This panel altarpiece, whose overall height was 220–230 cm and width circa 370 cm, was most probably three-winged with two hinged wings. Alternatively, it could have been made up of a single panel that was divided up later on, in the late 16th century. At that time, the altarpiece was evidently moved to a different place and the rear side of the wings, decorated with plant ornaments and marbling, was painted over with a scene of the Annunciation to the Virgin Mary.

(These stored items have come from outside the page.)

**src/fcs_pkg.sv**
```systemverilog
package fcs_pkg;

  // ==========================================================
  // Clock, widths and timing
  // ==========================================================
  localparam int CLK_MHZ = 100;
  localparam int ADDR_W = 24;
  localparam int DATA_W = 32;
  localparam int APB_AW = 12;
  localparam int ERASE_HOLD_US = 50;
  localparam int ERASE_HOLD_CYC = ERASE_HOLD_US * CLK_MHZ;
  localparam int OP_TIMEOUT_US = 10000;
  localparam int OP_TIMEOUT_CYC = OP_TIMEOUT_US * CLK_MHZ;

  // ==========================================================
  // Register map (index, byte address is four times it)
  // ==========================================================
  localparam logic [11:0] REG_SEC_EN_IDX = 12'h16B;
  localparam logic [11:0] REG_STATUS_IDX = 12'h16E;
  localparam logic [7:0] SEC_EN_RESET = 8'h00;
  localparam logic [3:0] STATUS_SPARE_RESET = 4'h0;
  localparam int STATUS_SPARE_LSB = 4;
  localparam int STATUS_READY_POS = 2;
  localparam logic STATUS_READY_RESET = 1'b1;

  // ==========================================================
  // Command cycles
  // ==========================================================
  localparam logic [15:0] ADDR_UNLOCK_A = 16'hAAA8;
  localparam logic [15:0] ADDR_UNLOCK_B = 16'h5554;
  localparam logic [7:0] CMD_UNLOCK_A = 8'hAA;
  localparam logic [7:0] CMD_UNLOCK_B = 8'h55;
  localparam logic [7:0] CMD_PROGRAM = 8'hA0;
  localparam logic [7:0] CMD_ERASE_SETUP = 8'h80;
  localparam logic [7:0] CMD_CHIP_ERASE = 8'h10;
  localparam logic [7:0] CMD_BLOCK_ERASE = 8'h30;
  localparam logic [7:0] CMD_PROTECT_SETUP = 8'h9A;
  localparam logic [7:0] CMD_PROTECT_GO = 8'h70;
  localparam logic [7:0] CMD_VERIFY = 8'h90;
  localparam logic [7:0] CMD_RESET = 8'hF0;

  // ==========================================================
  // Status word layout and verify answers
  // ==========================================================
  localparam int POLL_POS = 7;
  localparam int TOGGLE_POS = 6;
  localparam int TIMEOUT_POS = 5;
  localparam int ERASE_TIMER_POS = 3;
  localparam logic [31:0] VERIFY_PROTECTED = 32'h0000_0001;
  localparam logic [31:0] VERIFY_UNPROTECTED = 32'h0000_0000;

  typedef enum logic [2:0] {
    OP_PROGRAM = 3'h0,
    OP_CHIP_ERASE = 3'h1,
    OP_CHIP_UNPROTECT = 3'h2,
    OP_BLOCK_ERASE = 3'h3,
    OP_PROTECT = 3'h4
  } fcs_op_type;

  function automatic logic [11:0] regByteAddr(input logic [11:0] idx);
    return {idx[9:0], 2'b00};
  endfunction

endpackage

```
**src/fcs_sequencer.sv**
```systemverilog
// What this block does
// [RULE1] Status read during program returns inverted written data on poll bit.
// [RULE2] After program completes, poll bit shows true cell data again.
// [RULE3] Erase: poll bit reads 0 while running, cell value 1 after.
// [RULE4] Status output starts right after the final command write.
// [RULE5] After failure the poll bit keeps its running value.
// [RULE6] Toggle bit alternates on every status read until the end.
// [RULE7] After failure the toggle bit keeps alternating.
// [RULE8] Timeout bit is 0 while running, 1 past the time limit.
// [RULE9] Programming a 1 over a 0 ends in the timeout failure.
// [RULE10] After failure stay out of read mode until reset command.
// [RULE11] Software polls the programmed or an erased unprotected address.
// [RULE12] Block erase waits the hold time; erase timer bit 0 then 1.
// [RULE13] Ready/busy flag bit 2: 0 busy, 1 ready, 1 after reset.
// [RULE14] Ready/busy flag stays 0 forever after a failed operation; here a reset command sets it back to 1.
// [RULE15] Busy starts at final write, or after hold for block erase.
// [RULE16] All command writes are ignored while ready/busy reads 0; in ST_FAIL a reset command is still taken.
// [RULE17] Security enable register arms chip erase with unprotect.
// [RULE18] Byte F0 to an address with low nibble zero resets to read; here not in ST_BUSY, and in ST_PROGRAM it is taken as program data.
// [RULE19] Program: AA, 55, A0, then address and data.
// [RULE20] Chip erase: AA, 55, 80, AA, 55, 10 on the unlock addresses.
// [RULE21] Block erase: same five writes, then 30 inside the block.
// [RULE22] Protect: AA, 55, 9A, AA, 55, then 70 inside the block.
// [RULE23] Verify: AA, 55, 90, then reads return protection data.
// [RULE24] Verify read gives 1 for protected and 0 for unprotected block.
// [RULE25] Software spaces command cycles by at least two instructions.
// [RULE26] A wrong address or data abandons the sequence to read mode.
// [RULE27] Decoding stays idle until ready or reset command or reset.
`timescale 1ns/1ps
`default_nettype none

module fcs_sequencer #(
  parameter int ADDR_W = fcs_pkg::ADDR_W,
  parameter int HOLD_CYCLES = fcs_pkg::ERASE_HOLD_CYC,
  parameter int TIMEOUT_CYCLES = fcs_pkg::OP_TIMEOUT_CYC
) (
  input wire logic clk,
  input wire logic rst_n,
  input wire logic psel,
  input wire logic penable,
  input wire logic pwrite,
  input wire logic [fcs_pkg::APB_AW-1:0] paddr,
  input wire logic [31:0] pwdata,
  output logic [31:0] prdata,
  output logic pready,
  output logic pslverr,
  input wire logic flashWrite,
  input wire logic flashRead,
  input wire logic [ADDR_W-1:0] flashAddr,
  input wire logic [31:0] flashWdata,
  output logic [31:0] flashRdata,
  input wire logic [31:0] cellData,
  input wire logic addrProtected,
  output logic opStart,
  output fcs_pkg::fcs_op_type opKind,
  output logic [ADDR_W-1:0] opAddr,
  output logic [31:0] opData,
  input wire logic opDone,
  input wire logic opError,
  output logic readyBusyOutput
);
  import fcs_pkg::*;

  localparam int HOLD_W = $clog2(HOLD_CYCLES + 1);
  localparam int TIME_W = $clog2(TIMEOUT_CYCLES + 1);

  typedef enum logic [3:0] {
    ST_READ = 4'h0,
    ST_UNLOCK1 = 4'h1,
    ST_UNLOCK2 = 4'h3,
    ST_SETUP = 4'h2,
    ST_UNLOCK3 = 4'h6,
    ST_UNLOCK4 = 4'h7,
    ST_HOLD = 4'h5,
    ST_BUSY = 4'h4,
    ST_FAIL = 4'hC,
    ST_PROGRAM = 4'hB,
    ST_VERIFY = 4'hF
  } fcs_state_type;

  fcs_state_type state;
  fcs_state_type next_state;
  fcs_op_type commitKind;
  logic commit;
  logic protectSeq;
  logic next_protectSeq;
  logic forcedFail;
  logic badProgram;
  logic toggleBit;
  logic readyBusy;
  logic [7:0] securityEnable;
  logic [7:0] cmdByte;
  logic resetHit;
  logic statusMode;
  logic statusRead;
  logic holdLoad;
  logic holdDone;
  logic timeLoad;
  logic timeDone;
  logic [31:0] statusWord;

  // ==========================================================
  // Helpers
  // ==========================================================
  function automatic logic cycleIs(input logic [15:0] addr,
                                   input logic [7:0] data,
                                   input logic [15:0] expAddr,
                                   input logic [7:0] expData);
    return (addr == expAddr) && (data == expData);
  endfunction

  function automatic logic isErase(input fcs_op_type kind);
    return (kind == OP_CHIP_ERASE) || (kind == OP_CHIP_UNPROTECT) ||
           (kind == OP_BLOCK_ERASE);
  endfunction

  assign cmdByte = flashWdata[7:0];
  assign resetHit = (cmdByte == CMD_RESET) && (flashAddr[3:0] == 4'h0);
  assign statusMode = (state == ST_HOLD) || (state == ST_BUSY) ||
                      (state == ST_FAIL);
  assign statusRead = flashRead && statusMode;
  assign badProgram = |(flashWdata & ~cellData);

  // ==========================================================
  // Register slave
  // ==========================================================
  fcs_apb_regs u_regs (
    .clk(clk),
    .rst_n(rst_n),
    .psel(psel),
    .penable(penable),
    .pwrite(pwrite),
    .paddr(paddr),
    .pwdata(pwdata),
    .prdata(prdata),
    .pready(pready),
    .pslverr(pslverr),
    .readyBusy(readyBusy),
    .securityEnable(securityEnable)
  );

  // ==========================================================
  // Timers: erase hold and the internal time limit
  // ==========================================================
  assign holdLoad = (state != ST_HOLD) && (next_state == ST_HOLD);
  assign timeLoad = (state != ST_BUSY) && (next_state == ST_BUSY);

  fcs_down_timer #(.WIDTH(HOLD_W)) u_hold (
    .clk(clk),
    .rst_n(rst_n),
    .load(holdLoad),
    .loadValue(HOLD_W'(HOLD_CYCLES)),
    .clear(next_state != ST_HOLD),
    .done(holdDone)
  );

  fcs_down_timer #(.WIDTH(TIME_W)) u_limit (
    .clk(clk),
    .rst_n(rst_n),
    .load(timeLoad),
    .loadValue(TIME_W'(TIMEOUT_CYCLES)),
    .clear(next_state != ST_BUSY),
    .done(timeDone)
  );

  // ==========================================================
  // Command decoder
  // ==========================================================
  always_comb begin
    next_state = state;
    next_protectSeq = protectSeq;
    commit = 1'b0;
    commitKind = OP_PROGRAM;
    case (state)
      ST_READ: begin
        if (flashWrite) begin
          next_state = cycleIs(flashAddr[15:0], cmdByte, ADDR_UNLOCK_A,
                               CMD_UNLOCK_A) ? ST_UNLOCK1 : ST_READ;
        end
      end
      ST_UNLOCK1: begin
        if (flashWrite) begin // see [RULE26]
          next_state = cycleIs(flashAddr[15:0], cmdByte, ADDR_UNLOCK_B,
                               CMD_UNLOCK_B) ? ST_UNLOCK2 : ST_READ;
        end
      end
      ST_UNLOCK2: begin
        next_protectSeq = 1'b0;
        if (flashWrite) begin
          next_state = ST_READ;
          if (flashAddr[15:0] == ADDR_UNLOCK_A) begin
            if (cmdByte == CMD_PROGRAM) begin // see [RULE19]
              next_state = ST_PROGRAM;
            end else if (cmdByte == CMD_ERASE_SETUP) begin // see [RULE20]
              next_state = ST_SETUP;
            end else if (cmdByte == CMD_PROTECT_SETUP) begin // see [RULE22]
              next_state = ST_SETUP;
              next_protectSeq = 1'b1;
            end else if (cmdByte == CMD_VERIFY) begin // see [RULE23]
              next_state = ST_VERIFY;
            end
          end
        end
      end
      ST_SETUP: begin
        if (flashWrite) begin
          next_state = cycleIs(flashAddr[15:0], cmdByte, ADDR_UNLOCK_A,
                               CMD_UNLOCK_A) ? ST_UNLOCK3 : ST_READ;
        end
      end
      ST_UNLOCK3: begin
        if (flashWrite) begin
          next_state = cycleIs(flashAddr[15:0], cmdByte, ADDR_UNLOCK_B,
                               CMD_UNLOCK_B) ? ST_UNLOCK4 : ST_READ;
        end
      end
      ST_UNLOCK4: begin
        if (flashWrite) begin
          next_state = ST_READ;
          if (protectSeq) begin
            if (cmdByte == CMD_PROTECT_GO) begin // see [RULE22]
              next_state = ST_BUSY;
              commit = 1'b1;
              commitKind = OP_PROTECT;
            end
          end else if (cycleIs(flashAddr[15:0], cmdByte, ADDR_UNLOCK_A,
                               CMD_CHIP_ERASE)) begin // see [RULE20]
            next_state = ST_BUSY;
            commit = 1'b1;
            commitKind = (securityEnable != 8'h00) ? OP_CHIP_UNPROTECT
                                                   : OP_CHIP_ERASE; // see [RULE17]
          end else if (cmdByte == CMD_BLOCK_ERASE) begin // see [RULE21]
            next_state = ST_HOLD; // see [RULE12] [RULE15]
            commit = 1'b1;
            commitKind = OP_BLOCK_ERASE;
          end
        end
      end
      ST_PROGRAM: begin
        if (flashWrite) begin
          // A protected target is refused quietly back to read mode
          next_state = addrProtected ? ST_READ : ST_BUSY; // see [RULE19]
          commit = !addrProtected;
          commitKind = OP_PROGRAM;
        end
      end
      ST_VERIFY: begin
        next_state = ST_VERIFY;
      end
      ST_HOLD: begin
        if (holdDone) begin
          next_state = ST_BUSY; // see [RULE12]
        end else if (flashWrite) begin
          next_state = ST_READ;
        end
      end
      ST_BUSY: begin // see [RULE16] [RULE27]
        if (opDone && !forcedFail) begin
          next_state = opError ? ST_FAIL : ST_READ;
        end else if (timeDone) begin
          next_state = ST_FAIL; // see [RULE8]
        end
      end
      ST_FAIL: begin
        next_state = ST_FAIL; // see [RULE10] [RULE14]
      end
      default: begin
        next_state = ST_READ;
      end
    endcase
    // A running operation only ends by itself or by hardware reset;
    // program data whose low byte looks like the reset code is still data
    if (flashWrite && resetHit && state != ST_BUSY &&
        state != ST_PROGRAM) begin // see [RULE18]
      next_state = ST_READ;
      commit = 1'b0;
    end
  end

  always_ff @(posedge clk or negedge rst_n) begin
    if (!rst_n) begin
      state <= ST_READ;
      protectSeq <= 1'b0;
    end else begin
      state <= next_state;
      protectSeq <= next_protectSeq;
    end
  end

  // ==========================================================
  // Operation latch and engine start
  // ==========================================================
  always_ff @(posedge clk or negedge rst_n) begin
    if (!rst_n) begin
      opKind <= OP_PROGRAM;
      opAddr <= '0;
      opData <= '0;
    end else if (commit) begin
      opKind <= commitKind;
      opAddr <= flashAddr;
      opData <= flashWdata;
    end
  end

  // The engine never starts on a 0-to-1 program; the limit then fires
  always_ff @(posedge clk or negedge rst_n) begin
    if (!rst_n) begin
      forcedFail <= 1'b0;
    end else if (commit) begin
      forcedFail <= (commitKind == OP_PROGRAM) && badProgram; // see [RULE9]
    end
  end

  always_ff @(posedge clk or negedge rst_n) begin
    if (!rst_n) begin
      opStart <= 1'b0;
    end else begin
      opStart <= (commit && next_state == ST_BUSY &&
                  !(commitKind == OP_PROGRAM && badProgram)) ||
                 (state == ST_HOLD && next_state == ST_BUSY);
    end
  end

  // ==========================================================
  // Status flags
  // ==========================================================
  always_ff @(posedge clk or negedge rst_n) begin
    if (!rst_n) begin
      readyBusy <= STATUS_READY_RESET;
    end else begin // see [RULE13] [RULE15]
      readyBusy <= !(next_state == ST_BUSY || next_state == ST_FAIL);
    end
  end

  assign readyBusyOutput = readyBusy;

  always_ff @(posedge clk or negedge rst_n) begin
    if (!rst_n) begin
      toggleBit <= 1'b0;
    end else if (commit) begin
      toggleBit <= 1'b0;
    end else if (statusRead) begin
      toggleBit <= !toggleBit; // see [RULE6] [RULE7]
    end
  end

  always_comb begin
    statusWord = '0;
    statusWord[POLL_POS] = (opKind == OP_PROGRAM) ?
                           !opData[POLL_POS] : 1'b0; // see [RULE1] [RULE3] [RULE5]
    statusWord[TOGGLE_POS] = toggleBit;
    statusWord[TIMEOUT_POS] = (state == ST_FAIL); // see [RULE8]
    statusWord[ERASE_TIMER_POS] = (state != ST_HOLD) &&
                                  isErase(opKind); // see [RULE12]
  end

  // ==========================================================
  // Read path
  // ==========================================================
  always_ff @(posedge clk or negedge rst_n) begin
    if (!rst_n) begin
      flashRdata <= '0;
    end else if (flashRead) begin
      if (statusMode) begin
        flashRdata <= statusWord; // see [RULE4] [RULE10]
      end else if (state == ST_VERIFY) begin
        flashRdata <= addrProtected ? VERIFY_PROTECTED
                                    : VERIFY_UNPROTECTED; // see [RULE24]
      end else begin
        flashRdata <= cellData; // see [RULE2]
      end
    end
  end
endmodule

`default_nettype wire

```
**src/fcs_down_timer.sv**
```systemverilog
`timescale 1ns/1ps
`default_nettype none

module fcs_down_timer #(
  parameter int WIDTH = 8
) (
  input wire logic clk,
  input wire logic rst_n,
  input wire logic load,
  input wire logic [WIDTH-1:0] loadValue,
  input wire logic clear,
  output logic done
);

  logic [WIDTH-1:0] count;
  logic active;

  // ==========================================================
  // Count down; done pulses loadValue cycles after the load
  // ==========================================================
  always_ff @(posedge clk or negedge rst_n) begin
    if (!rst_n) begin
      count <= '0;
      active <= 1'b0;
    end else if (load) begin
      count <= loadValue;
      active <= 1'b1;
    end else if (clear) begin
      active <= 1'b0;
    end else if (active) begin
      count <= count - 1'b1;
      if (count == WIDTH'(1)) begin
        active <= 1'b0;
      end
    end
  end

  always_ff @(posedge clk or negedge rst_n) begin
    if (!rst_n) begin
      done <= 1'b0;
    end else begin
      done <= active && !load && !clear && (count == WIDTH'(1));
    end
  end

endmodule

`default_nettype wire

```
**src/fcs_apb_regs.sv**
```systemverilog
`timescale 1ns/1ps
`default_nettype none

module fcs_apb_regs (
  input wire logic clk,
  input wire logic rst_n,
  input wire logic psel,
  input wire logic penable,
  input wire logic pwrite,
  input wire logic [fcs_pkg::APB_AW-1:0] paddr,
  input wire logic [31:0] pwdata,
  output logic [31:0] prdata,
  output logic pready,
  output logic pslverr,
  input wire logic readyBusy,
  output logic [7:0] securityEnable
);
  import fcs_pkg::*;

  logic [3:0] statusSpare;
  logic hitSec;
  logic hitStatus;
  logic writeNow;

  // ==========================================================
  // Decode; no wait states, unmapped access answers an error
  // ==========================================================
  assign hitSec = paddr == regByteAddr(REG_SEC_EN_IDX);
  assign hitStatus = paddr == regByteAddr(REG_STATUS_IDX);
  assign pready = 1'b1;
  assign pslverr = psel && penable && !(hitSec || hitStatus);
  assign writeNow = psel && penable && pwrite;

  always_ff @(posedge clk or negedge rst_n) begin
    if (!rst_n) begin
      securityEnable <= SEC_EN_RESET;
    end else if (writeNow && hitSec) begin
      securityEnable <= pwdata[7:0];
    end
  end

  always_ff @(posedge clk or negedge rst_n) begin
    if (!rst_n) begin
      statusSpare <= STATUS_SPARE_RESET;
    end else if (writeNow && hitStatus) begin
      statusSpare <= pwdata[STATUS_SPARE_LSB +: 4];
    end
  end

  // Read data is caught in the setup cycle so it leaves a flop
  always_ff @(posedge clk or negedge rst_n) begin
    if (!rst_n) begin
      prdata <= '0;
    end else if (psel && !penable) begin
      prdata <= '0;
      if (!pwrite && hitSec) begin
        prdata[7:0] <= securityEnable;
      end else if (!pwrite && hitStatus) begin
        prdata[STATUS_SPARE_LSB +: 4] <= statusSpare;
        prdata[STATUS_READY_POS] <= readyBusy;
      end
    end
  end

endmodule

`default_nettype wire

```
**config.mk**
```make
export PLATFORM = sky130hd
export DESIGN_NAME = fcs_sequencer
export DESIGN_NICKNAME = d
export VERILOG_FILES = /design/src/fcs_pkg.sv /design/src/fcs_sequencer.sv /design/src/fcs_down_timer.sv /design/src/fcs_apb_regs.sv
export SDC_FILE = /design/constraint.sdc
export NUM_CORES = 1
export LEC_CHECK = 0
export BUFFER_PORTS_ARGS = -buffer_cell sky130_fd_sc_hd__buf_2
export CAP_MARGIN = 30
export CELL_PAD_IN_SITES_DETAIL_PLACEMENT = 0
export CELL_PAD_IN_SITES_GLOBAL_PLACEMENT = 1
export CORE_MARGIN = 10
export CORE_UTILIZATION = 30
export CTS_BUF_LIST = sky130_fd_sc_hd__clkbuf_8
export DETAILED_ROUTE_END_ITERATION = 10
export PLACE_DENSITY_LB_ADDON = 0.2
export SYNTH_ARGS = -nofsm -noshare
export SYNTH_HDL_FRONTEND = slang
export SYNTH_SLANG_ARGS = --single-unit
```
**constraint.sdc**
```tcl
create_clock -name clk -period 2.5 [get_ports clk]
set_input_delay 0.625 -clock clk [delete_from_list [all_inputs] [get_ports clk]]
set_output_delay 0.625 -clock clk [all_outputs]
set_load 0.01 [all_outputs]
```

Historians have attempted to reconstruct the original appearance of the altarpiece out of five surviving fragments and incomplete accounts from that period. With regard to the chapel's consecration, the Celebration of the Virgin Mary would have probably formed the centre of the altarpiece. The Madonna and Child, enthroned on a cloud, were surrounded by eight standing and seated female saints (from the left): St Apollonia, St Agnes of Rome, St Dorothea, St Catherine, St Barbara, St Margaret, St Christina of Bolsena and St Ursula.

The execution of the painting is of high quality and the altarpiece can thus be considered the authentic work of Lucas Cranach the Elder. The Holy Virgins surrounding the Virgin Mary (called the Holy conversation or Madonna among the Female Saints) hold in their hands scrolls on which there are inscriptions of Marian Praises and prayers for intercession into which syllables of the female saints’ names or their attributes are incorporated. These texts could have been written by the humanist Johannes Cuspinian, who orchestrated the Vienna marriage alliance. The ‘Queen of Heaven’ is mentioned in the text that St Catherine is holding. The Madonna was portrayed in a golden mandorla, surrounded by clouds with cherubs and two angels bearing her crown. The splendour and precious quality of the painting is accentuated by the perfect rendition of the period costumes’ materials in which the Holy Virgins are dressed – fur collars, velvet and brocade, fabrics whose hems are embroidered with gold and pearls, and rich gold jewellery with precious stones.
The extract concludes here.